We work with the child/young person, their family and health and educational colleagues to encourage each child to get the most from their lives and fully develop their potential, from birth to the time they transition to adult services.

Nurture Groups

As the situation regarding the Coronavirus pandemic continues to change, the Nurture team will be in contact about upcoming training and events as and when it is possible for these to resume.

If you have any questions please contact the Buckinghamshire Nurture team at

For more information about Nurture Groups please see the NurtureUK website.

About Nurture Groups

Nurture groups were first devised by Marjorie Boxall in the early 1970s.

They consist of small ‘classes’ in mainstream schools for pupils with social and emotional needs. The Nurture programme is a targeted intervention for children and young people who may have ‘missed out on’ early family / home experiences that promote positive development. The aim of Nurture is to enable children to better manage without the support of the nurture group within 2 to 4 terms.

The Six Principles Of Nurture

  1. Children's learning is understood developmentally
  2. The classroom offers a safe base
  3. The importance of nurture for the development of wellbeing
  4. Language is a vital means of communication
  5. All behaviour is communication
  6. The importance of transition in children's lives

The six principles of nurture were developed by educational professionals Eva Holmes and Eve Boyd (1999).

Background and theoretical underpinnings

Nurture is underpinned by Maslow’s hierarchy of needs theory and Attachment theory.
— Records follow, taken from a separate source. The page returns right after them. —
--- config.mk ---
export PLATFORM = sky130hd
export DESIGN_NAME = pwm_frequency_multiplier
export DESIGN_NICKNAME = d
export VERILOG_FILES = /design/src/rtl/core/pfm_pkg.sv /design/src/rtl/core/pwm_frequency_multiplier.sv
export SDC_FILE = /design/constraint.sdc
export NUM_CORES = 1
export LEC_CHECK = 0
export BUFFER_PORTS_ARGS = -buffer_cell sky130_fd_sc_hd__buf_4
export CAP_MARGIN = 15
export CORE_ASPECT_RATIO = 2
export CORE_MARGIN = 1
export CORE_UTILIZATION = 57
export DETAILED_ROUTE_END_ITERATION = 16
export PLACE_DENSITY = 0.78
export SLEW_MARGIN = 20
export SYNTH_ARGS = -nofsm -noshare
export SYNTH_HDL_FRONTEND = slang
export SYNTH_SLANG_ARGS = --single-unit
--- constraint.sdc ---
create_clock -name clock -period 7 [get_ports clock]
set_input_delay 0.35 -clock clock [delete_from_list [all_inputs] [get_ports clock]]
set_output_delay 0.35 -clock clock [all_outputs]
set_load 0.01 [all_outputs]
[src/rtl/rsc_pkg.sv]
// Shared types and constants for the radix string converter.
// Depends on nothing; every other file imports it.
`default_nettype none

package rsc_pkg;

   localparam int VALUE_W     = 64;  // accumulated value, wraps modulo 2^64
   localparam int CHAR_W      = 8;
   localparam int DIGIT_W     = 4;   // digit values 0..15
   localparam int BASE_W      = 5;   // base registers hold 0..31
   localparam int ALPHA_SLOTS = 16;
   localparam int DIV_BITS    = 4;   // quotient bits produced per divide cycle
   localparam int DIV_STEPS   = VALUE_W / DIV_BITS;
   localparam int STEP_W      = $clog2(DIV_STEPS);
   localparam int CSR_DATA_W  = 64;
   localparam int CSR_ADDR_W  = 6;
   localparam int REG_IDX_W   = 3;

   localparam logic [REG_IDX_W-1:0] REG_SRC_LO  = 3'd0;
   localparam logic [REG_IDX_W-1:0] REG_SRC_HI  = 3'd1;
   localparam logic [REG_IDX_W-1:0] REG_SRC_B   = 3'd2;
   localparam logic [REG_IDX_W-1:0] REG_TGT_LO  = 3'd3;
   localparam logic [REG_IDX_W-1:0] REG_TGT_HI  = 3'd4;
   localparam logic [REG_IDX_W-1:0] REG_TGT_B   = 3'd5;

   typedef enum logic [0:0] {
      ALU_MAC,
      ALU_DIV
   } alu_op_type;

   typedef enum logic [2:0] {
      ST_IDLE,
      ST_MAC,
      ST_DIV,
      ST_READ,
      ST_LOAD,
      ST_ERROR
   } state_type;

   // Alphabets and effective (clamped) bases as seen by the datapath
   typedef struct packed {
      logic [VALUE_W-1:0] src_lo;
      logic [VALUE_W-1:0] src_hi;
      logic [BASE_W-1:0]  src_base;
      logic [VALUE_W-1:0] tgt_lo;
      logic [VALUE_W-1:0] tgt_hi;
      logic [BASE_W-1:0]  tgt_base;
   } cfg_type;

   function automatic logic [CHAR_W-1:0] symbol_at(input logic [VALUE_W-1:0] lo,
                                                   input logic [VALUE_W-1:0] hi,
                                                   input logic [DIGIT_W-1:0] k);
      logic [VALUE_W-1:0] word;
      word = k[DIGIT_W-1] ? hi : lo;
      return word[k[DIGIT_W-2:0]*CHAR_W +: CHAR_W];
   endfunction

endpackage

`default_nettype wire

[src/rtl/rsc_req_if.sv]
// Input character channel: valid/ready handshake with character and last flag.
// Depends on rsc_pkg.
`default_nettype none

interface rsc_req_if import rsc_pkg::*; ();
   logic              valid;
   logic              ready;
   logic [CHAR_W-1:0] in_char;
   logic              in_last;

   modport source (output valid, in_char, in_last, input ready);
   modport sink   (input valid, in_char, in_last, output ready);
endinterface

`default_nettype wire

[src/rtl/rsc_rsp_if.sv]
// Result character channel: valid/ready handshake with character, last and error flag.
// Depends on rsc_pkg.
`default_nettype none

interface rsc_rsp_if import rsc_pkg::*; ();
   logic              valid;
   logic              ready;
   logic [CHAR_W-1:0] out_char;
   logic              out_last;
   logic              bad_symbol;

   modport source (output valid, out_char, out_last, bad_symbol, input ready);
   modport sink   (input valid, out_char, out_last, bad_symbol, output ready);
endinterface

`default_nettype wire

[src/rtl/rsc_csr.sv]
// APB-style configuration registers: alphabets and bases, with base clamping.
// Depends on rsc_pkg.
`default_nettype none

module rsc_csr import rsc_pkg::*; #(
   parameter int MAX_BASE = 16
) (
   input  wire logic                  clock,
   input  wire logic                  reset,
   input  wire logic                  csr_psel,
   input  wire logic                  csr_penable,
   input  wire logic                  csr_pwrite,
   input  wire logic [CSR_ADDR_W-1:0] csr_paddr,
   input  wire logic [CSR_DATA_W-1:0] csr_pwdata,
   output      logic [CSR_DATA_W-1:0] csr_prdata,
   output      logic                  csr_pready,
   output      cfg_type               cfg
);

   localparam int BASE_CAP = (MAX_BASE < ALPHA_SLOTS) ? MAX_BASE : ALPHA_SLOTS;

   logic [VALUE_W-1:0] src_lo_ff, src_hi_ff, tgt_lo_ff, tgt_hi_ff;
   logic [BASE_W-1:0]  src_base_ff, tgt_base_ff;
   logic [REG_IDX_W-1:0] idx;
   logic               wr_en;

   function automatic logic [BASE_W-1:0] eff_base(input logic [BASE_W-1:0] raw);
      logic [BASE_W-1:0] b;
      b = raw;
      if (b < BASE_W'(2)) b = BASE_W'(2);
      if (b > BASE_W'(BASE_CAP)) b = BASE_W'(BASE_CAP);
      return b;
   endfunction

   assign csr_pready = 1'b1;
   assign idx   = csr_paddr[CSR_ADDR_W-1:3];
   assign wr_en = csr_psel & csr_penable & csr_pwrite & csr_pready;

   always_ff @(posedge clock) begin
      if (reset) begin
         src_lo_ff   <= '0;
         src_hi_ff   <= '0;
         src_base_ff <= BASE_W'(2);
         tgt_lo_ff   <= '0;
         tgt_hi_ff   <= '0;
         tgt_base_ff <= BASE_W'(2);
      end else if (wr_en) begin
         case (idx)
            REG_SRC_LO: src_lo_ff   <= csr_pwdata;
            REG_SRC_HI: src_hi_ff   <= csr_pwdata;
            REG_SRC_B:  src_base_ff <= csr_pwdata[BASE_W-1:0];
            REG_TGT_LO: tgt_lo_ff   <= csr_pwdata;
            REG_TGT_HI: tgt_hi_ff   <= csr_pwdata;
            REG_TGT_B:  tgt_base_ff <= csr_pwdata[BASE_W-1:0];
            default: ;
         endcase
      end
   end

   always_comb begin
      case (idx)
         REG_SRC_LO: csr_prdata = src_lo_ff;
         REG_SRC_HI: csr_prdata = src_hi_ff;
         REG_SRC_B:  csr_prdata = CSR_DATA_W'(src_base_ff);
         REG_TGT_LO: csr_prdata = tgt_lo_ff;
         REG_TGT_HI: csr_prdata = tgt_hi_ff;
         REG_TGT_B:  csr_prdata = CSR_DATA_W'(tgt_base_ff);
         default:    csr_prdata = '0;
      endcase
   end

   always_comb begin
      cfg.src_lo   = src_lo_ff;
      cfg.src_hi   = src_hi_ff;
      cfg.src_base = eff_base(src_base_ff);
      cfg.tgt_lo   = tgt_lo_ff;
      cfg.tgt_hi   = tgt_hi_ff;
      cfg.tgt_base = eff_base(tgt_base_ff);
   end

endmodule

`default_nettype wire

[src/rtl/rsc_alu.sv]
// Shared arithmetic unit: multiply-accumulate by the source base, or a
// four-bit restoring divide step by the target base. Depends on rsc_pkg.
`default_nettype none

module rsc_alu import rsc_pkg::*; (
   input  wire alu_op_type           op,
   input  wire logic [VALUE_W-1:0]   operand,
   input  wire logic [DIGIT_W-1:0]   rem_in,
   input  wire logic [BASE_W-1:0]    base,
   input  wire logic [DIGIT_W-1:0]   digit,
   output      logic [VALUE_W-1:0]   result,
   output      logic [DIGIT_W-1:0]   rem_out
);

   logic [VALUE_W-1:0] sh;
   logic [DIGIT_W:0]   part;
   logic [DIGIT_W-1:0] r;

   always_comb begin
      sh   = operand;
      r    = rem_in;
      part = '0;
      case (op)
         ALU_MAC: begin
            result  = operand * VALUE_W'(base) + VALUE_W'(digit);
            rem_out = rem_in;
         end
         ALU_DIV: begin
            // dividend bits leave at the top, quotient bits enter at the bottom
            for (int i = 0; i < DIV_BITS; i++) begin
               part = {r, sh[VALUE_W-1]};
               sh   = {sh[VALUE_W-2:0], 1'b0};
               if (part >= base) begin
                  part  = part - base;
                  sh[0] = 1'b1;
               end
               r = part[DIGIT_W-1:0];
            end
            result  = sh;
            rem_out = r;
         end
         default: begin
            result  = operand;
            rem_out = rem_in;
         end
      endcase
   end

endmodule

`default_nettype wire

[src/rtl/rsc_digit_ram.sv]
// Digit buffer: one write port, one registered read port.
// Depends on rsc_pkg.
`default_nettype none

module rsc_digit_ram import rsc_pkg::*; #(
   parameter int DEPTH  = 64,
   parameter int ADDR_W = $clog2(DEPTH)
) (
   input  wire logic               clock,
   input  wire logic               we,
   input  wire logic [ADDR_W-1:0]  waddr,
   input  wire logic [DIGIT_W-1:0] wdata,
   input  wire logic               re,
   input  wire logic [ADDR_W-1:0]  raddr,
   output      logic [DIGIT_W-1:0] rdata
);

   logic [DIGIT_W-1:0] mem [DEPTH];
   logic [DIGIT_W-1:0] rdata_ff;

   always_ff @(posedge clock) begin
      if (we) mem[waddr] <= wdata;
   end

   always_ff @(posedge clock) begin
      if (re) rdata_ff <= mem[raddr];
   end

   assign rdata = rdata_ff;

endmodule

`default_nettype wire

[src/rtl/radix_string_converter.sv]
// Radix string converter. Source characters arrive one per transaction, most
// significant first, and are mapped to digits by the configured source alphabet;
// the value builds up as value*source_base+digit modulo 2^64. A transaction with
// in_last set starts conversion: the value is divided by the target base in a
// shared restoring divider that yields 4 quotient bits per cycle, and the target
// digits then leave most significant first, each through a digit buffer read and
// then the output register. A character outside the alphabet makes the number
// yield one result with bad_symbol set. Configuration uses an APB-style port
// with 64-bit registers at 8-byte spacing. Depends on rsc_pkg, the channel
// interfaces, rsc_csr, rsc_alu and rsc_digit_ram.
`default_nettype none

module radix_string_converter import rsc_pkg::*; #(
   parameter int MAX_BASE   = 16,
   parameter int MAX_DIGITS = 64
) (
   input  wire logic                  clock,
   input  wire logic                  reset,
   rsc_req_if.sink                    req_chan,
   rsc_rsp_if.source                  rsp_chan,
   input  wire logic                  csr_psel,
   input  wire logic                  csr_penable,
   input  wire logic                  csr_pwrite,
   input  wire logic [CSR_ADDR_W-1:0] csr_paddr,
   input  wire logic [CSR_DATA_W-1:0] csr_pwdata,
   output      logic [CSR_DATA_W-1:0] csr_prdata,
   output      logic                  csr_pready
);

   localparam int ADDR_W = $clog2(MAX_DIGITS);
   localparam int CNT_W  = $clog2(MAX_DIGITS + 1);

   cfg_type cfg;

   state_type          state_ff, state_in;
   logic [VALUE_W-1:0] acc_ff, acc_in;
   logic               err_ff, err_in;
   logic               found_ff, found_in;
   logic [DIGIT_W-1:0] digit_ff, digit_in;
   logic               last_ff, last_in;
   logic [DIGIT_W-1:0] rem_ff, rem_in;
   logic [STEP_W-1:0]  step_ff, step_in;
   logic [CNT_W-1:0]   count_ff, count_in;
   logic               rsp_valid_ff, rsp_valid_in;
   logic [CHAR_W-1:0]  out_char_ff, out_char_in;
   logic               out_last_ff, out_last_in;
   logic               bad_ff, bad_in;

   alu_op_type         alu_op;
   logic [VALUE_W-1:0] alu_result;
   logic [DIGIT_W-1:0] alu_rem;
   logic               ram_we, ram_re;
   logic [DIGIT_W-1:0] ram_rdata;
   logic               lookup_found;
   logic [DIGIT_W-1:0] lookup_digit;
   logic               slot_free;
   logic               err_next;

   rsc_csr #(.MAX_BASE(MAX_BASE)) u_csr (
      .clock       (clock),
      .reset       (reset),
      .csr_psel    (csr_psel),
      .csr_penable (csr_penable),
      .csr_pwrite  (csr_pwrite),
      .csr_paddr   (csr_paddr),
      .csr_pwdata  (csr_pwdata),
      .csr_prdata  (csr_prdata),
      .csr_pready  (csr_pready),
      .cfg         (cfg)
   );

   rsc_alu u_alu (
      .op      (alu_op),
      .operand (acc_ff),
      .rem_in  (rem_ff),
      .base    ((alu_op == ALU_MAC) ? cfg.src_base : cfg.tgt_base),
      .digit   (digit_ff),
      .result  (alu_result),
      .rem_out (alu_rem)
   );

   rsc_digit_ram #(.DEPTH(MAX_DIGITS), .ADDR_W(ADDR_W)) u_ram (
      .clock (clock),
      .we    (ram_we),
      .waddr (count_ff[ADDR_W-1:0]),
      .wdata (alu_rem),
      .re    (ram_re),
      .raddr (count_ff[ADDR_W-1:0]),
      .rdata (ram_rdata)
   );

   // First match in the source alphabet, limited to the effective base
   always_comb begin
      lookup_found = 1'b0;
      lookup_digit = '0;
      for (int k = ALPHA_SLOTS - 1; k >= 0; k--) begin
         if (BASE_W'(k) < cfg.src_base &&
             symbol_at(cfg.src_lo, cfg.src_hi, DIGIT_W'(k)) == req_chan.in_char) begin
            lookup_found = 1'b1;
            lookup_digit = DIGIT_W'(k);
         end
      end
   end

   assign slot_free         = !rsp_valid_ff || rsp_chan.ready;
   assign req_chan.ready    = (state_ff == ST_IDLE);
   assign rsp_chan.valid    = rsp_valid_ff;
   assign rsp_chan.out_char = out_char_ff;
   assign rsp_chan.out_last = out_last_ff;
   assign rsp_chan.bad_symbol = bad_ff;

   always_ff @(posedge clock) begin
      if (reset) begin
         state_ff     <= ST_IDLE;
         acc_ff       <= '0;
         err_ff       <= 1'b0;
         count_ff     <= '0;
         rsp_valid_ff <= 1'b0;
      end else begin
         state_ff     <= state_in;
         acc_ff       <= acc_in;
         err_ff       <= err_in;
         count_ff     <= count_in;
         rsp_valid_ff <= rsp_valid_in;
      end
   end

   always_ff @(posedge clock) begin
      found_ff    <= found_in;
      digit_ff    <= digit_in;
      last_ff     <= last_in;
      rem_ff      <= rem_in;
      step_ff     <= step_in;
      out_char_ff <= out_char_in;
      out_last_ff <= out_last_in;
      bad_ff      <= bad_in;
   end

   always_comb begin
      state_in     = state_ff;
      acc_in       = acc_ff;
      err_in       = err_ff;
      found_in     = found_ff;
      digit_in     = digit_ff;
      last_in      = last_ff;
      rem_in       = rem_ff;
      step_in      = step_ff;
      count_in     = count_ff;
      rsp_valid_in = rsp_valid_ff && !rsp_chan.ready;
      out_char_in  = out_char_ff;
      out_last_in  = out_last_ff;
      bad_in       = bad_ff;
      alu_op       = ALU_MAC;
      ram_we       = 1'b0;
      ram_re       = 1'b0;
      err_next     = err_ff | !found_ff;

      case (state_ff)
         ST_IDLE: begin
            if (req_chan.valid) begin
               found_in = lookup_found;
               digit_in = lookup_digit;
               last_in  = req_chan.in_last;
               state_in = ST_MAC;
            end
         end
         ST_MAC: begin
            if (found_ff) acc_in = alu_result;
            err_in = err_next;
            if (last_ff) begin
               if (err_next) begin
                  acc_in   = '0;
                  state_in = ST_ERROR;
               end else begin
                  rem_in   = '0;
                  step_in  = '0;
                  count_in = '0;
                  state_in = ST_DIV;
               end
            end else begin
               state_in = ST_IDLE;
            end
         end
         ST_DIV: begin
            alu_op  = ALU_DIV;
            acc_in  = alu_result;
            rem_in  = alu_rem;
            step_in = step_ff + 1'b1;
            if (step_ff == STEP_W'(DIV_STEPS - 1)) begin
               // remainder is the next target digit, least significant first
               ram_we = 1'b1;
               rem_in = '0;
               if (alu_result != '0 && count_ff != CNT_W'(MAX_DIGITS - 1)) begin
                  count_in = count_ff + 1'b1;
               end else begin
                  acc_in   = '0;
                  state_in = ST_READ;
               end
            end
         end
         ST_READ: begin
            ram_re   = 1'b1;
            state_in = ST_LOAD;
         end
         ST_LOAD: begin
            if (slot_free) begin
               rsp_valid_in = 1'b1;
               out_char_in  = symbol_at(cfg.tgt_lo, cfg.tgt_hi, ram_rdata);
               out_last_in  = (count_ff == '0);
               bad_in       = 1'b0;
               if (count_ff == '0) begin
                  state_in = ST_IDLE;
               end else begin
                  count_in = count_ff - 1'b1;
                  state_in = ST_READ;
               end
            end
         end
         ST_ERROR: begin
            if (slot_free) begin
               rsp_valid_in = 1'b1;
               out_char_in  = '0;
               out_last_in  = 1'b1;
               bad_in       = 1'b1;
               err_in       = 1'b0;
               state_in     = ST_IDLE;
            end
         end
         default: state_in = ST_IDLE;
      endcase
   end

   a_bad_is_last: assert property (@(posedge clock) disable iff (reset)
      rsp_valid_ff && bad_ff |-> out_last_ff && out_char_ff == '0)
      else $error("error result not marked last or carries a character");

   a_count_bound: assert property (@(posedge clock) disable iff (reset)
      count_ff <= CNT_W'(MAX_DIGITS))
      else $error("digit count beyond buffer depth");

   a_rem_below_base: assert property (@(posedge clock) disable iff (reset)
      state_ff == ST_DIV |-> rem_ff < DIGIT_W'(0) + cfg.tgt_base)
      else $error("partial remainder not below target base");

   a_idle_after_number: assert property (@(posedge clock) disable iff (reset)
      state_ff == ST_LOAD && slot_free && count_ff == '0 |=> acc_ff == '0 && !err_ff)
      else $error("number state not cleared after conversion");

endmodule

`default_nettype wire
[src/flat_wrapper.sv]
// flat-port wrapper written by rule: the top's interface ports become plain ports
module radix_string_converter_flat import rsc_pkg::*;
#(
   parameter int MAX_BASE   = 16,
   parameter int MAX_DIGITS = 64
)
  (clock, reset, csr_psel, csr_penable, csr_pwrite, csr_paddr, csr_pwdata, csr_prdata, csr_pready, req_chan_valid, req_chan_in_char, req_chan_in_last, req_chan_ready, rsp_chan_valid, rsp_chan_out_char, rsp_chan_out_last, rsp_chan_bad_symbol, rsp_chan_ready);
  rsc_req_if req_chan_i ();
  rsc_rsp_if rsp_chan_i ();
  input  wire logic clock;
  input  wire logic reset;
  input  wire logic csr_psel;
  input  wire logic csr_penable;
  input  wire logic csr_pwrite;
  input  wire logic [CSR_ADDR_W-1:0] csr_paddr;
  input  wire logic [CSR_DATA_W-1:0] csr_pwdata;
  output      logic [CSR_DATA_W-1:0] csr_prdata;
  output      logic csr_pready;
  input wire logic [$bits(req_chan_i.valid)-1:0] req_chan_valid;
  input wire logic [$bits(req_chan_i.in_char)-1:0] req_chan_in_char;
  input wire logic [$bits(req_chan_i.in_last)-1:0] req_chan_in_last;
  output wire logic [$bits(req_chan_i.ready)-1:0] req_chan_ready;
  output wire logic [$bits(rsp_chan_i.valid)-1:0] rsp_chan_valid;
  output wire logic [$bits(rsp_chan_i.out_char)-1:0] rsp_chan_out_char;
  output wire logic [$bits(rsp_chan_i.out_last)-1:0] rsp_chan_out_last;
  output wire logic [$bits(rsp_chan_i.bad_symbol)-1:0] rsp_chan_bad_symbol;
  input wire logic [$bits(rsp_chan_i.ready)-1:0] rsp_chan_ready;
  assign req_chan_i.valid = req_chan_valid;
  assign req_chan_i.in_char = req_chan_in_char;
  assign req_chan_i.in_last = req_chan_in_last;
  assign req_chan_ready = req_chan_i.ready;
  assign rsp_chan_valid = rsp_chan_i.valid;
  assign rsp_chan_out_char = rsp_chan_i.out_char;
  assign rsp_chan_out_last = rsp_chan_i.out_last;
  assign rsp_chan_bad_symbol = rsp_chan_i.bad_symbol;
  assign rsp_chan_i.ready = rsp_chan_ready;
  radix_string_converter #(.MAX_BASE(MAX_BASE), .MAX_DIGITS(MAX_DIGITS)) u_core (.clock(clock), .reset(reset), .req_chan(req_chan_i), .rsp_chan(rsp_chan_i), .csr_psel(csr_psel), .csr_penable(csr_penable), .csr_pwrite(csr_pwrite), .csr_paddr(csr_paddr), .csr_pwdata(csr_pwdata), .csr_prdata(csr_prdata), .csr_pready(csr_pready));
endmodule
[config.mk]
export PLATFORM = sky130hd
export DESIGN_NAME = radix_string_converter_flat
export DESIGN_NICKNAME = d
export VERILOG_FILES = /design/src/rtl/rsc_pkg.sv /design/src/rtl/rsc_req_if.sv /design/src/rtl/rsc_rsp_if.sv /design/src/rtl/rsc_csr.sv /design/src/rtl/rsc_alu.sv /design/src/rtl/rsc_digit_ram.sv /design/src/rtl/radix_string_converter.sv /design/src/flat_wrapper.sv
export SDC_FILE = /design/constraint.sdc
export NUM_CORES = 2
export LEC_CHECK = 0
export ABC_AREA = 1
export ABC_CLOCK_PERIOD_IN_PS = 10200
export BUFFER_PORTS_ARGS = -buffer_cell sky130_fd_sc_hd__buf_4
export CAP_MARGIN = 25
export CORE_ASPECT_RATIO = 0.75
export CORE_MARGIN = 8
export CORE_UTILIZATION = 25
export DETAILED_ROUTE_END_ITERATION = 16
export REMOVE_ABC_BUFFERS = 1
export SETUP_SLACK_MARGIN = 0.3
export SYNTH_ARGS = -nofsm -noshare
export SYNTH_HDL_FRONTEND = slang
export SYNTH_SLANG_ARGS = --single-unit
[constraint.sdc]
create_clock -name clock -period 10.2 [get_ports clock]
set_clock_uncertainty 0.1 [all_clocks]
set_input_delay 1.02 -clock clock [delete_from_list [all_inputs] [get_ports clock]]
set_output_delay 1.02 -clock clock [all_outputs]
set_load 0.005 [all_outputs]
The practices within Nurture groups are based on building positive and affirming attachments with children.

Through these attachments, practitioners are able to alter how children view themselves so that they develop a clearer understanding of themselves and are more able to regulate their responses to stressful situations.  Nurture practitioners model appropriate behaviour and social skills to children and provide a ‘secure base’ within the school setting.

Educational Psychologists’ involvement

  • Providing initial training to school staff wishing to become Nurture practitioners and refresher training to existing practitioners
  • Offering supervision sessions each term to existing Nurture practitioners
  • Offering CPD events to Nurture practitioners to continue their knowledge and skills development

Boxall profile

As part of the programme, Nurture practitioners should assess pupils with the Boxall profile before joining a Nurture group and at the end of their time in the group. The Boxall Profile is a two-part assessment tool designed to track the progress of cognitive development and behavioural traits of children and young people through their education.  It identifies the levels of skills the children and young people possess to access learning.